Headcanon 2: Electric Boogaloo

Tauren and trolls both count in base 12. Since ancient times, counting on their hands was practiced by pointing the thumb at three points on each of the other two fingers: the base, joint, and tip, for six points on each hand.

The Zandalari pioneered the 24-hour clock by dividing both daytime and nighttime into 12 hours each. The Zandalari were also pioneers in ancient development of mathematics (especially geometry) and astronomy, which, besides the ubiquity of triangles and circles in Zandalari architecture, influenced the division of the circle into 360 degrees, made of twelve 30-degrees sectors each symbolizing a 30-day month. (The ancient Zandalari calendar had exactly 360 days in a year; by the time they realized their error, multiples of 12 had already been firmly entrenched in their culture.)

When the dark trolls of central Kalimdor became the first night elves, they retained 24-hour timekeeping despite eventually adopting the decimal system for counting. The retention of multiples of 12 in night elf timekeeping was helped by the division of the year into approximately 12 lunar cycles. The night elves historically used a lunisolar calendar with solar years and lunar months, with the Lunar Festival being the start of the year. From the Kaldorei Empire, this calendar was passed to Pandaria, replacing its previous calendar that was too heavily entrenched in mogu tradition. The quel’dorei of Quel’Thalas, however, switched to a fully solar calendar when they cut their ties with Elunism.

Titanic races (vrykul, earthen, and tol’vir) had used decimal counting from the start, having five-fingered hands. The exception were mechagnomes, who used the binary system and systems derived from it, such as hexadecimal.

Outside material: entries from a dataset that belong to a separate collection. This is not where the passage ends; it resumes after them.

Context: an optimization exercise on an open-source flow, tuned for small area, a short achievable clock period and few clock cycles per item. The choices shown serve that exercise and are no tape-out recipe.
Where RTL was checked, it was by simulation tests only, not by an equivalence proof against the original.
For runs 1 to 3, only the layout was checked, not whether the RTL still works.

==> flow/design.v <==
module sr_bf16 (
    input  wire        clk,
    input  wire        rst,
    input  wire        cfg_load,
    input  wire [63:0] cfg_seed,
    input  wire [63:0] cfg_step,
    input  wire [63:0] cfg_idx_base,
    input  wire [63:0] cfg_idx_stride,
    input  wire        in_valid,
    output reg         in_ready,
    input  wire [31:0] in_data,
    output reg         out_valid,
    input  wire        out_ready,
    output reg  [15:0] out_data
);
    reg [63:0] seed, step, stride;
    reg [63:0] idx;           
    function [31:0] rotl;
        input [31:0] x;
        input integer n;
        begin
            rotl = (x << n) | (x >> (32 - n));
        end
    endfunction
    function [31:0] add2;
        input [31:0] x, y;
        reg [31:0] p, g, pp, gg, p2, g2;
        integer i, l;
        begin
            p = x ^ y; g = x & y; pp = p; gg = g;
            for (l = 0; l < 5; l = l + 1) begin
                g2 = gg; p2 = pp;
                for (i = 0; i < 32; i = i + 1)
                    if ((i >> l) % 2 == 1) begin
                        gg[i] = g2[i] | (p2[i] & g2[((i >> l) << l) - 1]);
                        pp[i] = p2[i] & p2[((i >> l) << l) - 1];
                    end
            end
            add2 = p ^ {gg[30:0], 1'b0};
        end
    endfunction
    function [63:0] add64;
        input [63:0] x, y;
        reg [63:0] p, g, pp, gg, p2, g2;
        integer i, l;
        begin
            p = x ^ y; g = x & y; pp = p; gg = g;
            for (l = 0; l < 6; l = l + 1) begin
                g2 = gg; p2 = pp;
                for (i = 0; i < 64; i = i + 1)
                    if ((i >> l) % 2 == 1) begin
                        gg[i] = g2[i] | (p2[i] & g2[((i >> l) << l) - 1]);
                        pp[i] = p2[i] & p2[((i >> l) << l) - 1];
                    end
            end
            add64 = p ^ {gg[62:0], 1'b0};
        end
    endfunction
    function [31:0] add3;
        input [31:0] x, y, z;
        reg [31:0] s, c;
        begin
            s = x ^ y ^ z;
            c = (x & y) | (x & z) | (y & z);
            add3 = add2(s, {c[30:0], 1'b0});
        end
    endfunction
    wire [31:0] k0 [0:3];
    wire [31:0] k1 [0:3];
    assign k0[0] = seed[31:0];
    assign k1[0] = seed[63:32];
    assign k0[1] = add2(seed[31:0], 32'h9e3779b9);
    assign k1[1] = add2(seed[63:32], 32'hbb67ae85);
    assign k0[2] = add2(seed[31:0], 32'h3c6ef372);
    assign k1[2] = add2(seed[63:32], 32'h76cf5d0a);
    assign k0[3] = add2(seed[31:0], 32'hdaa66d2b);
    assign k1[3] = add2(seed[63:32], 32'h32370b8f);
    function [127:0] sr_step;
        input [127:0] st;
        input [31:0]  ka, kc;
        input integer j;
        reg [31:0] a, b, c, d;
        begin
            a = st[127:96]; b = st[95:64]; c = st[63:32]; d = st[31:0];
            case (j % 4)
                0: begin a = add3(a, b, ka); d = rotl(d ^ a, 16); end
                1: begin c = add3(c, d, kc); b = rotl(b ^ c, 12); end
                2: begin a = add2(a, b);     d = rotl(d ^ a, 8);  end
                default: begin c = add2(c, d); b = rotl(b ^ c, 7); end
            endcase
            sr_step = {a, b, c, d};
        end
    endfunction
    function [15:0] sr_round;
        input [31:0] x;
        input [15:0] r;
        reg [16:0] lo;
        begin
            lo = {1'b0, x[15:0]} + {1'b0, r};
            if (x[30:23] == 8'hFF && x[22:0] != 23'd0)
                sr_round = {x[31], 15'h7FC0};                          
            else if (lo[16] && x[30:16] != 15'h7F7F)
                sr_round = x[31:16] + 16'd1;
            else
                sr_round = x[31:16];
        end
    endfunction
    integer j;
    reg  [2:0] rq_n;          
    reg  [3:0] gen_n;
    reg          x_v;          
    always @* begin
        gen_n = rq_n + pa_v + p1_v + p2_v + p3_v + p4_v;
    end
    wire issue = gen_n - x_v < 4'd6;
    reg [31:0] pa, pb;
    reg        pa_v;
    always @(posedge clk) begin
        pa   <= add3(idx[31:0], idx[63:32], k0[0]);
        pb   <= idx[63:32];
        pa_v <= !rst && !cfg_load && issue;
    end
    reg [127:0] h0;
    always @* begin
        h0 = {pa, pb, step[31:0], rotl(step[63:32] ^ pa, 16)};
        for (j = 1; j < 4; j = j + 1)
            h0 = sr_step(h0, k0[j / 4], k1[j / 4], j);
    end
    reg [127:0] p1_st;
    reg         p1_v;
    always @(posedge clk) begin
        p1_st <= h0;
        p1_v  <= !rst && !cfg_load && pa_v;
    end
    reg [127:0] h1;
    always @* begin
        h1 = p1_st;
        for (j = 4; j < 7; j = j + 1)
            h1 = sr_step(h1, k0[j / 4], k1[j / 4], j);
    end
    reg [127:0] p2_st;
    reg         p2_v;
    always @(posedge clk) begin
        p2_st <= h1;
        p2_v  <= !rst && !cfg_load && p1_v;
    end
    reg [127:0] h2;
    always @* begin
        h2 = p2_st;
        for (j = 7; j < 10; j = j + 1)
            h2 = sr_step(h2, k0[j / 4], k1[j / 4], j);
    end
    reg [127:0] p3_st;
    reg         p3_v;
    always @(posedge clk) begin
        p3_st <= h2;
        p3_v  <= !rst && !cfg_load && p2_v;
    end
    reg [127:0] h3;
    always @* begin
        h3 = p3_st;
        for (j = 10; j < 13; j = j + 1)
            h3 = sr_step(h3, k0[j / 4], k1[j / 4], j);
    end
    reg [127:0] p4_st;
    reg         p4_v;
    always @(posedge clk) begin
        p4_st <= h3;
        p4_v  <= !rst && !cfg_load && p3_v;
    end
    reg [127:0] h4;
    always @* begin
        h4 = p4_st;
        for (j = 13; j < 16; j = j + 1)
            h4 = sr_step(h4, k0[j / 4], k1[j / 4], j);
    end
    wire [31:0] rnd  = h4[127:96] ^ h4[95:64] ^ h4[63:32] ^ h4[31:0];
    wire        push = p4_v;
    reg [15:0] rq [0:5];
    reg [2:0]  rq_wr, rq_rd;
    wire [15:0] r_head = rq[rq_rd];
    always @(posedge clk) begin
        if (push)
            rq[rq_wr] <= rnd[15:0];
        if (rst || cfg_load) begin
            rq_n  <= 3'd0;
            rq_wr <= 3'd0;
            rq_rd <= 3'd0;
        end else begin
            rq_n  <= rq_n + push - x_v;
            if (push) rq_wr <= (rq_wr == 3'd5) ? 3'd0 : rq_wr + 1'b1;
            if (x_v)  rq_rd <= (rq_rd == 3'd5) ? 3'd0 : rq_rd + 1'b1;
        end
        if (cfg_load) begin
            seed   <= cfg_seed;
            step   <= cfg_step;
            stride <= cfg_idx_stride;
            idx    <= cfg_idx_base;
        end else if (issue) begin
            idx    <= add64(idx, stride);
        end
    end
    reg         rdy;           
    wire        accept = in_valid && rdy;
    reg  [31:0] x_q;
    always @(posedge clk) begin
        x_q <= in_data;
        x_v <= !rst && accept;
    end
    wire [15:0] res = sr_round(x_q, r_head);
    reg  [2:0]  t;
    reg  [15:0] q1, q2;
    wire        pop = t[0] && out_ready;
    wire [3:0] r_av = rq_n + push + p3_v - x_v;
    wire r_ok0 = r_av >= 4'd1;      
    wire r_ok1 = r_av >= 4'd2;      
    wire [2:0] o_n = t[0] + t[1] + t[2] + x_v;
    wire o_ok00 = o_n <= 3'd2;          
    wire o_ok01 = o_n <= 3'd1;          
    wire o_ok11 = o_n <= 3'd2;          
    wire rdy_0 = r_ok0 && o_ok00;
    wire rdy_1 = r_ok1 && o_ok01;
    wire rdy_p0 = r_ok0;                
    wire rdy_p1 = r_ok1 && o_ok11;
    wire [15:0] head_h = t[0] ? out_data : res;
    wire [15:0] head_p = t[1] ? q1 : res;
    wire [15:0] q1_h   = (t[0] && !t[1]) ? res : q1;
    wire [15:0] q1_p   = (t[1] && !t[2]) ? res : q2;
    wire [15:0] q2_h   = (t[1] && !t[2]) ? res : q2;
    always @(posedge clk) begin
        if (rst) begin
            t         <= 3'd0;
            out_valid <= 1'b0;
            in_ready  <= 1'b0;
            rdy       <= 1'b0;
        end else begin
            if (x_v && !pop)
                t <= {t[1:0], 1'b1};
            else if (pop && !x_v)
                t <= {1'b0, t[2:1]};
            out_valid <= x_v || t[1] || (out_valid && !out_ready);
            if (cfg_load) begin
                in_ready <= 1'b0;
                rdy      <= 1'b0;
            end else begin
                in_ready <= pop ? (accept ? rdy_p1 : rdy_p0) : (accept ? rdy_1 : rdy_0);
                rdy      <= accept ? (pop ? rdy_p1 : rdy_1) : (pop ? rdy_p0 : rdy_0);
            end
        end
        out_data <= pop ? head_p : head_h;
        q1       <= pop ? q1_p : q1_h;
        q2       <= pop ? res : q2_h;
    end
endmodule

The humans of Arathor inherited a lunisolar calendar from their vrykul ancestors, but eventually switched to the modern solar calendar under cultural pressure from Quel’Thalas, which at the time was the dominant source of scholarly knowledge for the fledging human civilization until the establishment of Dalaran. The solar calendar of Quel’Thalas is effectively the one in use today throughout Azeroth, thanks to human expansionism. It is different from the ancient Zandalari calendar by its variable number of days in a month (31, 28/29, 31, 30…), whereas the Zandalari calendar used 30-day months, followed by five or six transitional days at the end of each year that were not part of any month.